• [What the task requires]: Starting at the line that holds "met2: 48 / 1625" and stopping at the line that holds "0.000969 | 0.000144 |", restate the records below word for word, with both of those lines included.

Source records:

########################################

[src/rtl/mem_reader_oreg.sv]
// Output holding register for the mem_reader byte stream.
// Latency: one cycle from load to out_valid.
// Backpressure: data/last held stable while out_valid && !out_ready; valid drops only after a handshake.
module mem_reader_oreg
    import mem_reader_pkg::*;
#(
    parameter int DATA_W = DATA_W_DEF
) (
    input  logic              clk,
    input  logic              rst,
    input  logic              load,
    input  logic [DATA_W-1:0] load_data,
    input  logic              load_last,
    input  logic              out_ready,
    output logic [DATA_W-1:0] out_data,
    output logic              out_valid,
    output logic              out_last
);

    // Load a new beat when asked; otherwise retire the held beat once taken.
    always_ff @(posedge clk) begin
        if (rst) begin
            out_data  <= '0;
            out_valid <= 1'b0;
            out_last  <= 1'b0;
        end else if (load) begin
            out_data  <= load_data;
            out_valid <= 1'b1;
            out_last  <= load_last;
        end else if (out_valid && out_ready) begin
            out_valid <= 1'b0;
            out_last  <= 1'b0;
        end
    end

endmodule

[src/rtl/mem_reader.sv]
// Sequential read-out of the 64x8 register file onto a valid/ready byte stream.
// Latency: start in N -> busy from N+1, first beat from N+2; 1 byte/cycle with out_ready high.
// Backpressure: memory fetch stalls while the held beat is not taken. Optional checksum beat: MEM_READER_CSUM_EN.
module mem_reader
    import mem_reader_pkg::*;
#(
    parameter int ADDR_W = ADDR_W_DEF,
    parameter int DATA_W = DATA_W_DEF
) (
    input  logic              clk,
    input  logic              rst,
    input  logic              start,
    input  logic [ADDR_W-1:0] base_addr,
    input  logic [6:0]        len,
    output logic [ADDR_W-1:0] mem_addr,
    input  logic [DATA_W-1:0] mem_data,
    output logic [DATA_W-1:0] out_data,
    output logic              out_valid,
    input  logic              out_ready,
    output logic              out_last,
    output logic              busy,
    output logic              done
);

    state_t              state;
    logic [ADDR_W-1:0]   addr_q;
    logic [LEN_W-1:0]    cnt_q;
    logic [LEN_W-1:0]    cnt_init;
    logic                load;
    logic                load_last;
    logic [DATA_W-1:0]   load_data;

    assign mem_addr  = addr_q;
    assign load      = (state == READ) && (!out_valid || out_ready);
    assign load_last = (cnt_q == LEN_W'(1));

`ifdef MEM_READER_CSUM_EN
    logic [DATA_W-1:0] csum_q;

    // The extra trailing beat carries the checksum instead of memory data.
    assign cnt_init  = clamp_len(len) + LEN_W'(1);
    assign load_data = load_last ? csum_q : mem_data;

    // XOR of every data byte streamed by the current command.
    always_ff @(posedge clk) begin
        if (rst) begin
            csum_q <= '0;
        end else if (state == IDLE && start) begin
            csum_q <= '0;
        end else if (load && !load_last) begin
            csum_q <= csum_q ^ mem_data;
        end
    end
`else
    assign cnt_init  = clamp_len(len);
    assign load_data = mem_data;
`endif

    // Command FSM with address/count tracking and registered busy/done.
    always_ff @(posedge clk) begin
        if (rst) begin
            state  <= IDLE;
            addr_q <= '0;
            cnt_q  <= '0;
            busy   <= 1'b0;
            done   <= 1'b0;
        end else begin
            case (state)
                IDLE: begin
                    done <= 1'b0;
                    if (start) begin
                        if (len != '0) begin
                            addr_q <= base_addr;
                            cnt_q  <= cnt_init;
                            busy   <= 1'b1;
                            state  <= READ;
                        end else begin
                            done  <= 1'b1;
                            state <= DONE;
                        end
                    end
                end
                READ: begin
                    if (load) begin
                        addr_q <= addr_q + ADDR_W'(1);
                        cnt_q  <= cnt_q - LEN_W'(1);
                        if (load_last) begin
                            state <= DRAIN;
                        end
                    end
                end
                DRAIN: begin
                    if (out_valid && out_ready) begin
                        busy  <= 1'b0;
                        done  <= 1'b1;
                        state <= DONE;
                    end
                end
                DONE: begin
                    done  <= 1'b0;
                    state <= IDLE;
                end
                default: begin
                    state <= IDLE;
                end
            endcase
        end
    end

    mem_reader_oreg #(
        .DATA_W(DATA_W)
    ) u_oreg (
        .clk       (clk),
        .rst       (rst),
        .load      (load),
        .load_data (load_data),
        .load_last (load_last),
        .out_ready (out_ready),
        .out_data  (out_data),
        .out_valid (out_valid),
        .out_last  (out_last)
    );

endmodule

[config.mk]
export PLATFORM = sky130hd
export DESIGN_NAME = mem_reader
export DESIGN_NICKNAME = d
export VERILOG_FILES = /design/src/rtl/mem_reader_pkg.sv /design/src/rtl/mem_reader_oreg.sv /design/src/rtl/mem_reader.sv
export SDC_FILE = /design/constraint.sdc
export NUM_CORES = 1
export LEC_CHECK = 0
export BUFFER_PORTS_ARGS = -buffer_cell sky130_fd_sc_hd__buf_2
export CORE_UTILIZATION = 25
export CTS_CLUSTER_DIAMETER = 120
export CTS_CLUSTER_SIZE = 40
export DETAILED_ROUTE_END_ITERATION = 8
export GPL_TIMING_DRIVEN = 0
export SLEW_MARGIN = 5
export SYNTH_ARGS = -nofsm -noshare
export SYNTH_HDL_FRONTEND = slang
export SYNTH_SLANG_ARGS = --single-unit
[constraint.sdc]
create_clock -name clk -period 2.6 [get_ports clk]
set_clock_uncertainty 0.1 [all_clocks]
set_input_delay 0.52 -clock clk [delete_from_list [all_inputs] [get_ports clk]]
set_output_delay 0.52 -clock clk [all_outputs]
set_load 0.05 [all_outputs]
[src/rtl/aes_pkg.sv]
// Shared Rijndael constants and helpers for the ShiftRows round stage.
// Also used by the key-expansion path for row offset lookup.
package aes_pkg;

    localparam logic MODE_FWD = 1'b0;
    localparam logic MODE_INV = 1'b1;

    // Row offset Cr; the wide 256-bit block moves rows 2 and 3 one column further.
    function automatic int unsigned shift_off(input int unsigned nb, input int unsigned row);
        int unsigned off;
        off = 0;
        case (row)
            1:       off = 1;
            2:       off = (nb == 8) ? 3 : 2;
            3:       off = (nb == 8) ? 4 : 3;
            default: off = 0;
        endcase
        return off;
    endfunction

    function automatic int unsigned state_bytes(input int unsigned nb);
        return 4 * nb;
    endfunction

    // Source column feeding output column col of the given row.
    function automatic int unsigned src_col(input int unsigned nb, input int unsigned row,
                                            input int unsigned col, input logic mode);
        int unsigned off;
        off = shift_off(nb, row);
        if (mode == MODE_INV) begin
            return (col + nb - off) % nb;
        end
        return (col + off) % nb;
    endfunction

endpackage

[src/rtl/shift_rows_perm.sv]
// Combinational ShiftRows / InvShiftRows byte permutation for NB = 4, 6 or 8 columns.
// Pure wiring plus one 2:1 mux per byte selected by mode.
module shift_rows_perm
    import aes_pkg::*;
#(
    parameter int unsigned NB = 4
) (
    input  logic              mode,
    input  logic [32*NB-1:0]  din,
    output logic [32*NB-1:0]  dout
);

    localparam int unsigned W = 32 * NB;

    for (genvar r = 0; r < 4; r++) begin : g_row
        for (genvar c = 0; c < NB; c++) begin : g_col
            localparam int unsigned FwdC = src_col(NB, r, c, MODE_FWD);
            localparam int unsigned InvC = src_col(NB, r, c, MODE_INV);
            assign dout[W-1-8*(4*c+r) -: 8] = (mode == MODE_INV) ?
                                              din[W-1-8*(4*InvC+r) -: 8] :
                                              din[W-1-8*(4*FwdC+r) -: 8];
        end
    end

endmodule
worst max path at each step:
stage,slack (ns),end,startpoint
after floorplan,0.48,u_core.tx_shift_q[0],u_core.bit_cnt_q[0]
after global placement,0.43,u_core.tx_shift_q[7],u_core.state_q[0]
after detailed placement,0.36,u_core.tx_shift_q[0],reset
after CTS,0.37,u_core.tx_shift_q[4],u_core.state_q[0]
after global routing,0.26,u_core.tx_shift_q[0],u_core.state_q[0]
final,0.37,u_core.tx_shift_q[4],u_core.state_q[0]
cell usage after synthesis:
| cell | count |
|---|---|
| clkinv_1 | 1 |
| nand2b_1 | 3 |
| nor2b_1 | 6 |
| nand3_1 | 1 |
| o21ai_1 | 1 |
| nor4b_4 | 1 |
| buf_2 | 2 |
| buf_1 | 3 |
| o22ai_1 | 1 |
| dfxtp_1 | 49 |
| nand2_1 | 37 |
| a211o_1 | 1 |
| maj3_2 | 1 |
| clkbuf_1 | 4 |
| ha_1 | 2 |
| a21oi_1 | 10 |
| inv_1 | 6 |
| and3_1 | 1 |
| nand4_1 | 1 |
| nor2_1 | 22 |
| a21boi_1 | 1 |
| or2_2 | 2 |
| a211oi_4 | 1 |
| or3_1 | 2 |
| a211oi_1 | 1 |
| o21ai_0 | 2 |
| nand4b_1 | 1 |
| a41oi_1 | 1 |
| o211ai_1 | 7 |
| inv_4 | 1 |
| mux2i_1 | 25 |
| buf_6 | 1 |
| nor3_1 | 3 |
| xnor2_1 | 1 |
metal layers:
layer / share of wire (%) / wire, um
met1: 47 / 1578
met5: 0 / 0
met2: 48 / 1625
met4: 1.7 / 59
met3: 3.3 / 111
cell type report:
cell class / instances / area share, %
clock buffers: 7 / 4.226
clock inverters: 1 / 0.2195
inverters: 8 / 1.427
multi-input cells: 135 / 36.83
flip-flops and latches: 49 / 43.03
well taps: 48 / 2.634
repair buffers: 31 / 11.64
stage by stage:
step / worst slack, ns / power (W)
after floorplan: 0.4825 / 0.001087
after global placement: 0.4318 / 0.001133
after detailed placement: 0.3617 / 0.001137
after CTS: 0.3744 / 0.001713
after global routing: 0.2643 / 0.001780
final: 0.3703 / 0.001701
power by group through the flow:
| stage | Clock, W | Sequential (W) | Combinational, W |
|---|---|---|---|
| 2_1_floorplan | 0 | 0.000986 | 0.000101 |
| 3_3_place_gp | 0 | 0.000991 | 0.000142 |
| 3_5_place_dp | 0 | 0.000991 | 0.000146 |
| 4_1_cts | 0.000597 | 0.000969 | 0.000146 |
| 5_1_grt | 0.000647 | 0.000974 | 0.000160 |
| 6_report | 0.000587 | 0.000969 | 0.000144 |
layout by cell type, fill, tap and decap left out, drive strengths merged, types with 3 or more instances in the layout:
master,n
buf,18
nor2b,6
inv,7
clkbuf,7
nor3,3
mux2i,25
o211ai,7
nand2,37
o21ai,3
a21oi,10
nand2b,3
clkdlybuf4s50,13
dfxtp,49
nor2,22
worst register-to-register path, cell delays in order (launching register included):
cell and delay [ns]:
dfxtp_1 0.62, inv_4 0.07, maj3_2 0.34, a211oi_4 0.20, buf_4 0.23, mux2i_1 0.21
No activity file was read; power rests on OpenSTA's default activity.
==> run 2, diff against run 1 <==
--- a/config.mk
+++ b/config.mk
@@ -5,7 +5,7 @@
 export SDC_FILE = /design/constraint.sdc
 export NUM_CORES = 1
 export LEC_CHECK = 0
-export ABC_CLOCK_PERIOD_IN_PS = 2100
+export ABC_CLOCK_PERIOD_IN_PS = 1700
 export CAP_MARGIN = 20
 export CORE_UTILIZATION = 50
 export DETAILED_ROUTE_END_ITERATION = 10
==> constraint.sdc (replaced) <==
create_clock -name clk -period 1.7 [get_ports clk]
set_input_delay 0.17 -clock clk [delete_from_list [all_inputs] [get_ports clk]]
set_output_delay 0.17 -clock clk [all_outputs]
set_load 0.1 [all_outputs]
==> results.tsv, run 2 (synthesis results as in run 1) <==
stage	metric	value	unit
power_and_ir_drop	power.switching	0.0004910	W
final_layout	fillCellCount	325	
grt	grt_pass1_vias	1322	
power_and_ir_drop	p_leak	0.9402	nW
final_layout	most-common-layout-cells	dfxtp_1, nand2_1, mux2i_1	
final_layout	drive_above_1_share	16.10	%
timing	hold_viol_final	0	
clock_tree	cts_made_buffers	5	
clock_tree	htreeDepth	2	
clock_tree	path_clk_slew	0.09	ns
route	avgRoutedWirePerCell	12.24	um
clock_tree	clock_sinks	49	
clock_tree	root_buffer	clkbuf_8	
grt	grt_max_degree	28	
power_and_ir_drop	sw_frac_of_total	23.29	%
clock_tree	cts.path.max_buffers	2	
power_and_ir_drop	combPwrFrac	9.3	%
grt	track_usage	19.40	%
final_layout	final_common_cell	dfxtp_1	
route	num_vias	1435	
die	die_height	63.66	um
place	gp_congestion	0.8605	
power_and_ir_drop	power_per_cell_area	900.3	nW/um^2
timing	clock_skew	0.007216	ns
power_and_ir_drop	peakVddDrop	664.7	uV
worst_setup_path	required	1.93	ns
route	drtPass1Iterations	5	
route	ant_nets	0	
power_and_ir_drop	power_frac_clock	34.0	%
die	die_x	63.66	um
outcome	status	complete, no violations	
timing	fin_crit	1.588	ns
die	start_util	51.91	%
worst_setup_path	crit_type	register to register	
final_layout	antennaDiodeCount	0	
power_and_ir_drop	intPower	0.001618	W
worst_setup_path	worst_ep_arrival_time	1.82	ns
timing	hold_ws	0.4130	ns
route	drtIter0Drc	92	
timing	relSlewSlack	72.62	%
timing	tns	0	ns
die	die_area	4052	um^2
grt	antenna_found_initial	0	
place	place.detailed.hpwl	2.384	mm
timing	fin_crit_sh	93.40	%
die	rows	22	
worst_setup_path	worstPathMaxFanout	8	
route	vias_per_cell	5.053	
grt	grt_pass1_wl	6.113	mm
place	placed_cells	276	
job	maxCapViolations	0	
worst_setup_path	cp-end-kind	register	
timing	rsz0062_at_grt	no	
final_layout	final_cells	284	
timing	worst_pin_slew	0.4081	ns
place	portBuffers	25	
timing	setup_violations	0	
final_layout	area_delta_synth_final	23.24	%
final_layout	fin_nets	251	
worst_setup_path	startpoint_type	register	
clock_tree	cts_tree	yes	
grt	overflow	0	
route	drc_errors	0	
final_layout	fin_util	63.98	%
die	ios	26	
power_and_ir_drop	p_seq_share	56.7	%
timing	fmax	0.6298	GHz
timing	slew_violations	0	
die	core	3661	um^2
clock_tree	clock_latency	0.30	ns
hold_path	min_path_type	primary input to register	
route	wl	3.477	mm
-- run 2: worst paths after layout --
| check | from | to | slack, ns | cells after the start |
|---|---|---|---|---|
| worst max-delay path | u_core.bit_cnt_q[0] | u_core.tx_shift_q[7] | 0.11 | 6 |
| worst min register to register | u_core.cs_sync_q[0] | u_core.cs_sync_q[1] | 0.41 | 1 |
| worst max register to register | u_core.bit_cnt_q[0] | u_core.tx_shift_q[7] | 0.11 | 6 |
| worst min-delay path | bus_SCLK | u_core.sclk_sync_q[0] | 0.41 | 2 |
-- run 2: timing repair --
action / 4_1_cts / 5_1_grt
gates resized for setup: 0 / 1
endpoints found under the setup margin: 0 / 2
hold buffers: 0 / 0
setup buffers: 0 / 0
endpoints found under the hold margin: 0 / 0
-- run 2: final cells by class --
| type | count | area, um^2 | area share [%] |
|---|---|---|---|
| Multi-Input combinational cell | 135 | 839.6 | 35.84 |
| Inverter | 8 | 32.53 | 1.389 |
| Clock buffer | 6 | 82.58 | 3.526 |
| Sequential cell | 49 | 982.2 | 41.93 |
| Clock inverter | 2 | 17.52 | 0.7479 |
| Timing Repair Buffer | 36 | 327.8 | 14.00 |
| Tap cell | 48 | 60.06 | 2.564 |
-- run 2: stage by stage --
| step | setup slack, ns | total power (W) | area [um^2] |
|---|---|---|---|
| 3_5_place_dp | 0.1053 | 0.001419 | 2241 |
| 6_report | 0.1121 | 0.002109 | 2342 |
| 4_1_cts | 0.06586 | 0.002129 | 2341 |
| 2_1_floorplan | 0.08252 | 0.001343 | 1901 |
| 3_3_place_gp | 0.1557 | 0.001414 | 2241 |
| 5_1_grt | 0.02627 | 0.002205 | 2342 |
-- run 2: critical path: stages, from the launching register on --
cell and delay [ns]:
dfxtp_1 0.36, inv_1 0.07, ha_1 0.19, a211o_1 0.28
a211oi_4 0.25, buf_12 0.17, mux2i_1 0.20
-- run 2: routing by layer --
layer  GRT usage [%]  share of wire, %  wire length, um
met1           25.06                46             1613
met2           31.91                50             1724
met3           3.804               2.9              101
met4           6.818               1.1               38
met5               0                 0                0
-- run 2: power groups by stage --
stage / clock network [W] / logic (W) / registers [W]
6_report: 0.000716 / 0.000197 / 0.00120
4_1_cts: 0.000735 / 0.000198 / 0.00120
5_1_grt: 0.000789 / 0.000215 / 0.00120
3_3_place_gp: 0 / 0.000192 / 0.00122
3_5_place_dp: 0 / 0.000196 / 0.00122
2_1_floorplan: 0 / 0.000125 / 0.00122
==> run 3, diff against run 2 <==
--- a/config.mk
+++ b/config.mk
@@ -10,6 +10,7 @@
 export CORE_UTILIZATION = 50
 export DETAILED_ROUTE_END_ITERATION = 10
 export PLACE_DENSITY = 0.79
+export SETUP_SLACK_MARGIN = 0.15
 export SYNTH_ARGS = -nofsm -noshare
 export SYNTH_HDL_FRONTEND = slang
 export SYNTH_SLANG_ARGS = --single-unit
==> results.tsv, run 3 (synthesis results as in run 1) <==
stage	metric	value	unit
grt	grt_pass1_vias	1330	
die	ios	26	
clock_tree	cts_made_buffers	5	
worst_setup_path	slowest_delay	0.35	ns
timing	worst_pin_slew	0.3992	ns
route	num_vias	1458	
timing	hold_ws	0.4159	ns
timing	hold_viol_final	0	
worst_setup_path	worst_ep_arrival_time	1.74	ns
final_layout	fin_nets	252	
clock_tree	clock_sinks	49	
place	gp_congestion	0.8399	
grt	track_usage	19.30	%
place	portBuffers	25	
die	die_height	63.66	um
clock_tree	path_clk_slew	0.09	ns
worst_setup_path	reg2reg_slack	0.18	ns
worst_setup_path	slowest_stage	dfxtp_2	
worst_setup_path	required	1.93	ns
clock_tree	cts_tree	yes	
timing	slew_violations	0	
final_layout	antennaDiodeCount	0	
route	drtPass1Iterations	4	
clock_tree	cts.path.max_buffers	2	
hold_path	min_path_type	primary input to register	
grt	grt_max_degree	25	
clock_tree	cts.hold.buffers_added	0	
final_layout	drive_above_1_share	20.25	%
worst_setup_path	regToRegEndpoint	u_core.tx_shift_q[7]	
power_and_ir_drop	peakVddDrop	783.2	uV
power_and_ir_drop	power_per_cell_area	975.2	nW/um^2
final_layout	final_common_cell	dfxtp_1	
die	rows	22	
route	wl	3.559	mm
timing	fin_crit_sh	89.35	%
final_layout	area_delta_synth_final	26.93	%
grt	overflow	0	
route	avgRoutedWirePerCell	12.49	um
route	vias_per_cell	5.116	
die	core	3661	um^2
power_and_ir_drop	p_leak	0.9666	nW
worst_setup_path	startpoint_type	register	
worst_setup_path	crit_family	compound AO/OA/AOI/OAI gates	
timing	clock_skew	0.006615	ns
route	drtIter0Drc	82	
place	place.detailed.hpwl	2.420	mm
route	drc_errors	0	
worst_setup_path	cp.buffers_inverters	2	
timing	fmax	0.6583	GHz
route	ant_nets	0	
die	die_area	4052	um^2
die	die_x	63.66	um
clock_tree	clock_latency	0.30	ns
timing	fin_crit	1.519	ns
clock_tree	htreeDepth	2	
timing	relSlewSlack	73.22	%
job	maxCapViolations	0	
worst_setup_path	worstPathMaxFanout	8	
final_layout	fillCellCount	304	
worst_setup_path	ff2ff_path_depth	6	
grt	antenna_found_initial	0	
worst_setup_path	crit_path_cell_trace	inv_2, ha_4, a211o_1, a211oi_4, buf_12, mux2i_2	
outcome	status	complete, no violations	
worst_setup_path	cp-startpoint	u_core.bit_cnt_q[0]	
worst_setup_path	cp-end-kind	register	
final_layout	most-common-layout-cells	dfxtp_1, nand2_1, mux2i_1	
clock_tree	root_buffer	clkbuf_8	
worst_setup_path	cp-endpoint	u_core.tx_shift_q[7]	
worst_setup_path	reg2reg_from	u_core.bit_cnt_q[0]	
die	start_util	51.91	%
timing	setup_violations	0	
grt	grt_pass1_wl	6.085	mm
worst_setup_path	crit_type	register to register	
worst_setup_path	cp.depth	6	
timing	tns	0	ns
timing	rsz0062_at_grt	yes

########################################

• [Solution for this problem]:
met2: 48 / 1625
met4: 1.7 / 59
met3: 3.3 / 111
cell type report:
cell class / instances / area share, %
clock buffers: 7 / 4.226
clock inverters: 1 / 0.2195
inverters: 8 / 1.427
multi-input cells: 135 / 36.83
flip-flops and latches: 49 / 43.03
well taps: 48 / 2.634
repair buffers: 31 / 11.64
stage by stage:
step / worst slack, ns / power (W)
after floorplan: 0.4825 / 0.001087
after global placement: 0.4318 / 0.001133
after detailed placement: 0.3617 / 0.001137
after CTS: 0.3744 / 0.001713
after global routing: 0.2643 / 0.001780
final: 0.3703 / 0.001701
power by group through the flow:
| stage | Clock, W | Sequential (W) | Combinational, W |
|---|---|---|---|
| 2_1_floorplan | 0 | 0.000986 | 0.000101 |
| 3_3_place_gp | 0 | 0.000991 | 0.000142 |
| 3_5_place_dp | 0 | 0.000991 | 0.000146 |
| 4_1_cts | 0.000597 | 0.000969 | 0.000146 |
| 5_1_grt | 0.000647 | 0.000974 | 0.000160 |
| 6_report | 0.000587 | 0.000969 | 0.000144 |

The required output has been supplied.